▶ **EXERCISE MATERIALS**:
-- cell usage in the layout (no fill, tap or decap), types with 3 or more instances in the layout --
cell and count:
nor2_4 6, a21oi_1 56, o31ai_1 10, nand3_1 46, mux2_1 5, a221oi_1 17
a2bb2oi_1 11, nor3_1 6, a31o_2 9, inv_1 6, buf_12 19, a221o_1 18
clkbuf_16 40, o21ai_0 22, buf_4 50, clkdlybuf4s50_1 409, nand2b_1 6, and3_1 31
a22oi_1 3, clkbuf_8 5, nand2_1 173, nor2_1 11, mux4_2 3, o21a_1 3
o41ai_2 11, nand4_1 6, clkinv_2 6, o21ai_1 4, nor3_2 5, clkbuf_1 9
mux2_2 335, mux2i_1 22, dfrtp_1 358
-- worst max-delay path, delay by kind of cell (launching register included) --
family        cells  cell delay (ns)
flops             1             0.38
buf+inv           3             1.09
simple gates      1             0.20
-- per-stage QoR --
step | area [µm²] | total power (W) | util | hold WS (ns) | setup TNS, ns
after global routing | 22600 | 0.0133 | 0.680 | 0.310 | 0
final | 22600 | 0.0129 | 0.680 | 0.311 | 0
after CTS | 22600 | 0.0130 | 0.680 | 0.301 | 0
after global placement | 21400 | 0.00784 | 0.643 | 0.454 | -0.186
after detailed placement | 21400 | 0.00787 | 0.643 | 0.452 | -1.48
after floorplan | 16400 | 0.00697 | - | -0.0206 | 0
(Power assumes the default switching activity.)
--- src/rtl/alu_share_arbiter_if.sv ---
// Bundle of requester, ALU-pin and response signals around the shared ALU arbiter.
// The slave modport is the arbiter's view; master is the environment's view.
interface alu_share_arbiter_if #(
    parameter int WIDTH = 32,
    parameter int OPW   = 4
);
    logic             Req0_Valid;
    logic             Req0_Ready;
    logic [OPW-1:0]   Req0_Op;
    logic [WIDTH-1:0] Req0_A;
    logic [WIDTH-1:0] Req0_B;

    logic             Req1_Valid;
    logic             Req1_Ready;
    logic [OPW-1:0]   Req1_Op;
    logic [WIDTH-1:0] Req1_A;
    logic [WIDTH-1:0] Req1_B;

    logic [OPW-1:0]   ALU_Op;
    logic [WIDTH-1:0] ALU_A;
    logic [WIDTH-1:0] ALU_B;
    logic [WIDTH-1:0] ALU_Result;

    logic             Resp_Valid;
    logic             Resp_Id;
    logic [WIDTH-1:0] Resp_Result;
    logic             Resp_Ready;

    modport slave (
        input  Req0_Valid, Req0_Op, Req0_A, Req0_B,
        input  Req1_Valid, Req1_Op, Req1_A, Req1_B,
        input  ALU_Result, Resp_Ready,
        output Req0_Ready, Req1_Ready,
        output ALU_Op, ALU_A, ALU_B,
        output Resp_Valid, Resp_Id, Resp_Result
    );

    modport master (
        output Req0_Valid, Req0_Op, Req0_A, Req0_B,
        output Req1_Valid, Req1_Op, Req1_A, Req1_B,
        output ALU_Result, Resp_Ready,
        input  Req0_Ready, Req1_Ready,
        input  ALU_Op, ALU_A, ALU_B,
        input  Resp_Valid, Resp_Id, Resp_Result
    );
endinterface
---
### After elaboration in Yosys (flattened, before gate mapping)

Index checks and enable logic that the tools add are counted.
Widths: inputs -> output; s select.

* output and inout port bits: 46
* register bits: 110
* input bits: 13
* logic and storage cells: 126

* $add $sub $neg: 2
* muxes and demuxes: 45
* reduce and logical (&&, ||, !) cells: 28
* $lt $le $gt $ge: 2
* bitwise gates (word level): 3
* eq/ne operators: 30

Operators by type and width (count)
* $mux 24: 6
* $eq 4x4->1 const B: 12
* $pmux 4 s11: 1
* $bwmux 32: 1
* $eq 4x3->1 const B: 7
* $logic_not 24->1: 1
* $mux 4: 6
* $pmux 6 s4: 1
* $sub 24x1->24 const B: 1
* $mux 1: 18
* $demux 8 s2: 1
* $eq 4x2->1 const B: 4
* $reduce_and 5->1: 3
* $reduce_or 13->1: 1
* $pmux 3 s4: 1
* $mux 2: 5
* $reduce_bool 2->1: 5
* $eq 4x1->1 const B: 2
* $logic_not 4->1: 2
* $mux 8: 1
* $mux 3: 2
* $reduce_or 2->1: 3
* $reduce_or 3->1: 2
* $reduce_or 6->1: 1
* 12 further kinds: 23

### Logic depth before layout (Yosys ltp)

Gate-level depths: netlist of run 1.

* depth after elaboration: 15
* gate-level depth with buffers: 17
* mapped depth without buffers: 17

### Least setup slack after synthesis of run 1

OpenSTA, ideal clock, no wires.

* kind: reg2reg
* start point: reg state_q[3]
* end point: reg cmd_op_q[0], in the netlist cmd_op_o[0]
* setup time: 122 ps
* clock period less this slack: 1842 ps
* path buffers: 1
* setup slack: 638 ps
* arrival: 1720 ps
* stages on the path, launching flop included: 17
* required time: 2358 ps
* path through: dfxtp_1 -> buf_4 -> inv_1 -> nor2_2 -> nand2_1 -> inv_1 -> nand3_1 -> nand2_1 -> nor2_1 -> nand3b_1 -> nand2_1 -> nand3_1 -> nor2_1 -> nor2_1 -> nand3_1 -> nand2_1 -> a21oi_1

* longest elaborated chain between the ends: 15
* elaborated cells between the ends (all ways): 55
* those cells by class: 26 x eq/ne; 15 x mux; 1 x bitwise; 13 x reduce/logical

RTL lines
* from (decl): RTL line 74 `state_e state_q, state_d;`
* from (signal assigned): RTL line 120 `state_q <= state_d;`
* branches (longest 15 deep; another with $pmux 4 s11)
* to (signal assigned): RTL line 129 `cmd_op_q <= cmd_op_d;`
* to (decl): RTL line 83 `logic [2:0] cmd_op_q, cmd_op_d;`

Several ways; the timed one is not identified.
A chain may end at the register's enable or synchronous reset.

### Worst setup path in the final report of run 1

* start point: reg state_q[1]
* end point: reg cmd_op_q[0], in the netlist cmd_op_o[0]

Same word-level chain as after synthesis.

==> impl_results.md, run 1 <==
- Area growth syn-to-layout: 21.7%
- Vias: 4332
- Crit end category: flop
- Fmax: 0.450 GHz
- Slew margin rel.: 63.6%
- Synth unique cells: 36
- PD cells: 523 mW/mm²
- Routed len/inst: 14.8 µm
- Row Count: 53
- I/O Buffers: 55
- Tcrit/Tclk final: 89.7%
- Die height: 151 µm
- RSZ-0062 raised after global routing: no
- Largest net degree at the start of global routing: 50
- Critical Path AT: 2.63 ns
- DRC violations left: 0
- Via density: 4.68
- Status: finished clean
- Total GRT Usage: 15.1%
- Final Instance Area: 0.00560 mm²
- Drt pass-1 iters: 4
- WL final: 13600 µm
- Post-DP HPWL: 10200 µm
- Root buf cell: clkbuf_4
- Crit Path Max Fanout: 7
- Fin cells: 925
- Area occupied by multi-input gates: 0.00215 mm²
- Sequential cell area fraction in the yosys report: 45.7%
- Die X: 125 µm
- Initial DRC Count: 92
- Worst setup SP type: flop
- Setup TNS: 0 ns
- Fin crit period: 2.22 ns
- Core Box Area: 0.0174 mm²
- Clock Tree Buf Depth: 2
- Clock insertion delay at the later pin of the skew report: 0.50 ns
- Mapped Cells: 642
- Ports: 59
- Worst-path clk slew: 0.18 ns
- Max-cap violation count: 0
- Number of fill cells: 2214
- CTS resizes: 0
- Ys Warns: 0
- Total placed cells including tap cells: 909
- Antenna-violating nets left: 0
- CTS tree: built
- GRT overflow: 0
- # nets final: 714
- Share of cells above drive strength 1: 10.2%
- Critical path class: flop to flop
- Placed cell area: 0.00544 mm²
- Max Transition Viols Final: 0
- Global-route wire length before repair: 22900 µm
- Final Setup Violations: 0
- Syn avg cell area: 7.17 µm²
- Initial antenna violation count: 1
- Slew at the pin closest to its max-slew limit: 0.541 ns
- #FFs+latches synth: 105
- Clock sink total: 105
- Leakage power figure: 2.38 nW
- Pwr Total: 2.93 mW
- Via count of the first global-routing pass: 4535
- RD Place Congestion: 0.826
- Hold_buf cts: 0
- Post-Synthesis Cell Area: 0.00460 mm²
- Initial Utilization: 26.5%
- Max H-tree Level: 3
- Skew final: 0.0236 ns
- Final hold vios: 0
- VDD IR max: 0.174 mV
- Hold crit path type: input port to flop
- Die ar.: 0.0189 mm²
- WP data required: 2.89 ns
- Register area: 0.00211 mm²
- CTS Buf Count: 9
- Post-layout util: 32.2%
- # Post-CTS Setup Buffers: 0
==
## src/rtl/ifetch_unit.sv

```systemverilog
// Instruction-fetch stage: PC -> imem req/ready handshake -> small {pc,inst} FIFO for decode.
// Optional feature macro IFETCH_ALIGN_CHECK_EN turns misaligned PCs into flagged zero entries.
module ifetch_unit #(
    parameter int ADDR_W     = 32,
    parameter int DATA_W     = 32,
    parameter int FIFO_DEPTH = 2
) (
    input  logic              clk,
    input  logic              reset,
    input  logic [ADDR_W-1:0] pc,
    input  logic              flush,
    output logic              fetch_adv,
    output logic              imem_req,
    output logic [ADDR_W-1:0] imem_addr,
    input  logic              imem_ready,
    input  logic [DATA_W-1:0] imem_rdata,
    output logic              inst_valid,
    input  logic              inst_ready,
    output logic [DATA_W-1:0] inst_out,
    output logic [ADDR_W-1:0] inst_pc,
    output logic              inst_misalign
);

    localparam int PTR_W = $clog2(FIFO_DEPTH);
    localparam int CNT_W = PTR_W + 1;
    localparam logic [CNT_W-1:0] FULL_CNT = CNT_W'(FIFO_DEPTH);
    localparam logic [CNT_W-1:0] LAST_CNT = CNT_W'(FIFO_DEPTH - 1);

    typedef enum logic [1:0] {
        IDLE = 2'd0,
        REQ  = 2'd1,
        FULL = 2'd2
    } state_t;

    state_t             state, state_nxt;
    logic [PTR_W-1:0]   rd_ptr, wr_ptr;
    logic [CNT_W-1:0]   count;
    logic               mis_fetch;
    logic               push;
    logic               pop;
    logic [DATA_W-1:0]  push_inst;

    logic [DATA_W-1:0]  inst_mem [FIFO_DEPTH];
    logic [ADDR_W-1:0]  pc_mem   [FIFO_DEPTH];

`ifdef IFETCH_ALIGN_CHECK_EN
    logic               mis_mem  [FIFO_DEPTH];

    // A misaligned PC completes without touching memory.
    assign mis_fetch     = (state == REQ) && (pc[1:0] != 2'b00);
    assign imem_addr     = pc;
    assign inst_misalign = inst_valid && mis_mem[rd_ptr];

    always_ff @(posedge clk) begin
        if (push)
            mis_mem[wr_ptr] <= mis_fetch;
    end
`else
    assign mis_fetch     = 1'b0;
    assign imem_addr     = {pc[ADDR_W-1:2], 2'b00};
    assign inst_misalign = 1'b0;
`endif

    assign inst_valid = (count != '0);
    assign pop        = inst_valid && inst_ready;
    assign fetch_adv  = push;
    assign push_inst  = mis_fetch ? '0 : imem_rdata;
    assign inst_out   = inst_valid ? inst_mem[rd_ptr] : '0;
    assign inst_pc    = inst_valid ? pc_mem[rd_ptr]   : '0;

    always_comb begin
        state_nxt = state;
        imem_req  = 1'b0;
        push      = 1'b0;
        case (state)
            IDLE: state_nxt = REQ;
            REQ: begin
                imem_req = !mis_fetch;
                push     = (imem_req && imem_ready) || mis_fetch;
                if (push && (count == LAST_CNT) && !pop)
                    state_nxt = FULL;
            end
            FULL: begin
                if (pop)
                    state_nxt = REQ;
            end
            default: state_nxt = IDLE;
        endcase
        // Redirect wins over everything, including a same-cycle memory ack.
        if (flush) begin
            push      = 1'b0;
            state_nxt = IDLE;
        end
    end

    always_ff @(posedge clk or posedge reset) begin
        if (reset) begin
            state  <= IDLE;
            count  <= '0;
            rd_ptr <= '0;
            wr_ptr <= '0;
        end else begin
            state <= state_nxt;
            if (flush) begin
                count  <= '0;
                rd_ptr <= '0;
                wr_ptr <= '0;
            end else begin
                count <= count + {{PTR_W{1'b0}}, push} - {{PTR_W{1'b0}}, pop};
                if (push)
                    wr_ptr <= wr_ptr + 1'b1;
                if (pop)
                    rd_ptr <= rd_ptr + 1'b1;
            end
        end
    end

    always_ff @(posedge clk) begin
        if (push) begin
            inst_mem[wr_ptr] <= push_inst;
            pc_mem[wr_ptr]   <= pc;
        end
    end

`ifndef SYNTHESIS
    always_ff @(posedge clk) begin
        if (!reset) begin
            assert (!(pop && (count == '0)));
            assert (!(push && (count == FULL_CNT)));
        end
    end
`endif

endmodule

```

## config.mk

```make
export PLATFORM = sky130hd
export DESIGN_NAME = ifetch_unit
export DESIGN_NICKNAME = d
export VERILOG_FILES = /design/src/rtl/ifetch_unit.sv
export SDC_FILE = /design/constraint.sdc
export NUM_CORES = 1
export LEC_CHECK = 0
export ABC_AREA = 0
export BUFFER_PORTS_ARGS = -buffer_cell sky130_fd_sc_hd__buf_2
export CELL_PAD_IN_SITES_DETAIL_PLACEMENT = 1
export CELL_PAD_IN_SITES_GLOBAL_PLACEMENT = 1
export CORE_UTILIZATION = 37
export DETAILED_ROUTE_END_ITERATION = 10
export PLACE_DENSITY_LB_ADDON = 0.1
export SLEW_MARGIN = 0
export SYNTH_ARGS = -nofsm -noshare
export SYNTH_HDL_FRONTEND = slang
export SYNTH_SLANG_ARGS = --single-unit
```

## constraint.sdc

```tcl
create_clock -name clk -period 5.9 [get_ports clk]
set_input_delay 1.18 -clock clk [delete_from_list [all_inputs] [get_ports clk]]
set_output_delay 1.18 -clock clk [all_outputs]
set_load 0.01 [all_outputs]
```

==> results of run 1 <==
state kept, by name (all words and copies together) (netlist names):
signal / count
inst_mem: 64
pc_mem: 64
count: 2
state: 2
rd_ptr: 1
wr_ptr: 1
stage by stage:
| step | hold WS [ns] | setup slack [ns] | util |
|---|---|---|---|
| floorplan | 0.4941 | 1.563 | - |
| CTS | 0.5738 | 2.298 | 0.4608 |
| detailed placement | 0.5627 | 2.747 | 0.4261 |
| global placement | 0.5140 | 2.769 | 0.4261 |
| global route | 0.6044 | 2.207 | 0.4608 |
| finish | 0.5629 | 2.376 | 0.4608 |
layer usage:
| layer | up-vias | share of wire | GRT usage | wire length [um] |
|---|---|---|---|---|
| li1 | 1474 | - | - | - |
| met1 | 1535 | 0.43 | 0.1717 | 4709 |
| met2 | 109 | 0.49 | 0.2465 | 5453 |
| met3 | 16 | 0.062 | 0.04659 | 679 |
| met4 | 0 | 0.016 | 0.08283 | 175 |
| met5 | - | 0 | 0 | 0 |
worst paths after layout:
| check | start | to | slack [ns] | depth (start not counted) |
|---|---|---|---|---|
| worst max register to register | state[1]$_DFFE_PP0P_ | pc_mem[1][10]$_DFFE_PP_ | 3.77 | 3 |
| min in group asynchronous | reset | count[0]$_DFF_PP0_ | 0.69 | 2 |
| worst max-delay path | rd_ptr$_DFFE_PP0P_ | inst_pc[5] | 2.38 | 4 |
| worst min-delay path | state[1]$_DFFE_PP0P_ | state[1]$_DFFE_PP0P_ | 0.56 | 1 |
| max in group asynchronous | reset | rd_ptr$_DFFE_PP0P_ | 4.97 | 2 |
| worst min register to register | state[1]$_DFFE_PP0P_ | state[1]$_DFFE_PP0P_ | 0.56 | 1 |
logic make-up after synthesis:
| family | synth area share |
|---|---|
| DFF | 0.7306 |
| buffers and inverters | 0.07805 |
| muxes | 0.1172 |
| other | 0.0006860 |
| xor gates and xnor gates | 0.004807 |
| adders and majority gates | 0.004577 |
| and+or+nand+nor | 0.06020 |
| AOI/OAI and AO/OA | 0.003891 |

▶ **PROBLEM**:
When a line among the entries contains "Initial", pull that line out.

▶ **RESULT OF THIS EXERCISE**:
- Initial DRC Count: 92
- Initial antenna violation count: 1
- Initial Utilization: 26.5%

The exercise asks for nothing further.